→ Instructions for the task
Your answer must hold only the lines below from the line containing "stage | from" through the line containing "met5 | - | 0", each reproduced exactly.

→ Entries provided
[Start of Attachment]

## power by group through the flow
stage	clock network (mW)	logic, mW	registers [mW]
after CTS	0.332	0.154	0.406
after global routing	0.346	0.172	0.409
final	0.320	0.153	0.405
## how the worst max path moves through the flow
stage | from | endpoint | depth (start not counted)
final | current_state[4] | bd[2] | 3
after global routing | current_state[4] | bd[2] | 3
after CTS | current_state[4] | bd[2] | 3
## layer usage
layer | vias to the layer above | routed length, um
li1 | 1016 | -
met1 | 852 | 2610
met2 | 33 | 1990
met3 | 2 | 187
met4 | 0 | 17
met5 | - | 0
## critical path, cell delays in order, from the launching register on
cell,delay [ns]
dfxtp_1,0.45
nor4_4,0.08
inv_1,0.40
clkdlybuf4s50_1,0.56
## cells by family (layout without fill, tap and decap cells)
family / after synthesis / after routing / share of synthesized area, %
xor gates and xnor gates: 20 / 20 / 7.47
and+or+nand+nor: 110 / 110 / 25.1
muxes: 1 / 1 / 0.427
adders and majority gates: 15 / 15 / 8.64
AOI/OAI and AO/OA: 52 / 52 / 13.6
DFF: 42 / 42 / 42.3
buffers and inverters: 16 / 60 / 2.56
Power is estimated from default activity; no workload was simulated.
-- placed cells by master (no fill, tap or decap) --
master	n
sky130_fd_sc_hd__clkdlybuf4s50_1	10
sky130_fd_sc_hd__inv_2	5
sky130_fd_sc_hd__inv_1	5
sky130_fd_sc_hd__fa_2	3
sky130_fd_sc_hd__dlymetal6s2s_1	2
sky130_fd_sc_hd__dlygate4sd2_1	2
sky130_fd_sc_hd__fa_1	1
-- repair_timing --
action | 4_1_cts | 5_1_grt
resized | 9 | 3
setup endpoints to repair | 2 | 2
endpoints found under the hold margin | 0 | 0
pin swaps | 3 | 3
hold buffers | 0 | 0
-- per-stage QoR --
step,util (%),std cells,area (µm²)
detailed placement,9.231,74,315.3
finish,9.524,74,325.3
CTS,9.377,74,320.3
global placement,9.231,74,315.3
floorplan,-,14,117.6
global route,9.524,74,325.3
==> flow/design.v <==
module pipeline_3(a,b,c,d,f,clk);
parameter n=10;
input [n-1:0]a,b,c,d;
input clk;
output [n-1:0]f;
reg [n-1:0]LP12_x1,LP12_x2,LP12_d,LP23_x3,LP23_d,LP34_f;
assign f=LP34_f;
always @(posedge clk)
begin
LP12_x1<= #4 a+b;
LP12_x2<= #4 c-d;
LP12_d=d;
LP23_d<=LP12_d;
LP23_x3<= #4 LP12_x1+LP12_x2;
LP34_f<= #6 LP23_d*LP23_x3;
end 
endmodule
module pipeline_tb();
parameter n=10;
reg [n-1:0]a,b,c,d;
reg clk;
wire [n-1:0]f;
pipeline_3 dut(a,b,c,d,f,clk);
initial clk=1'b0;
always #10 clk=~clk;
initial begin
#5; a=10; b=10;c=6;d=3;  
#20; a=5;b=5;c=5;d=3;  
#20; a=20;b=11;c=6;d=4;  
end
initial $monitor("f=%0d",f);
endmodule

[End of Attachment]

→ Worked solution
stage | from | endpoint | depth (start not counted)
final | current_state[4] | bd[2] | 3
after global routing | current_state[4] | bd[2] | 3
after CTS | current_state[4] | bd[2] | 3
## layer usage
layer | vias to the layer above | routed length, um
li1 | 1016 | -
met1 | 852 | 2610
met2 | 33 | 1990
met3 | 2 | 187
met4 | 0 | 17
met5 | - | 0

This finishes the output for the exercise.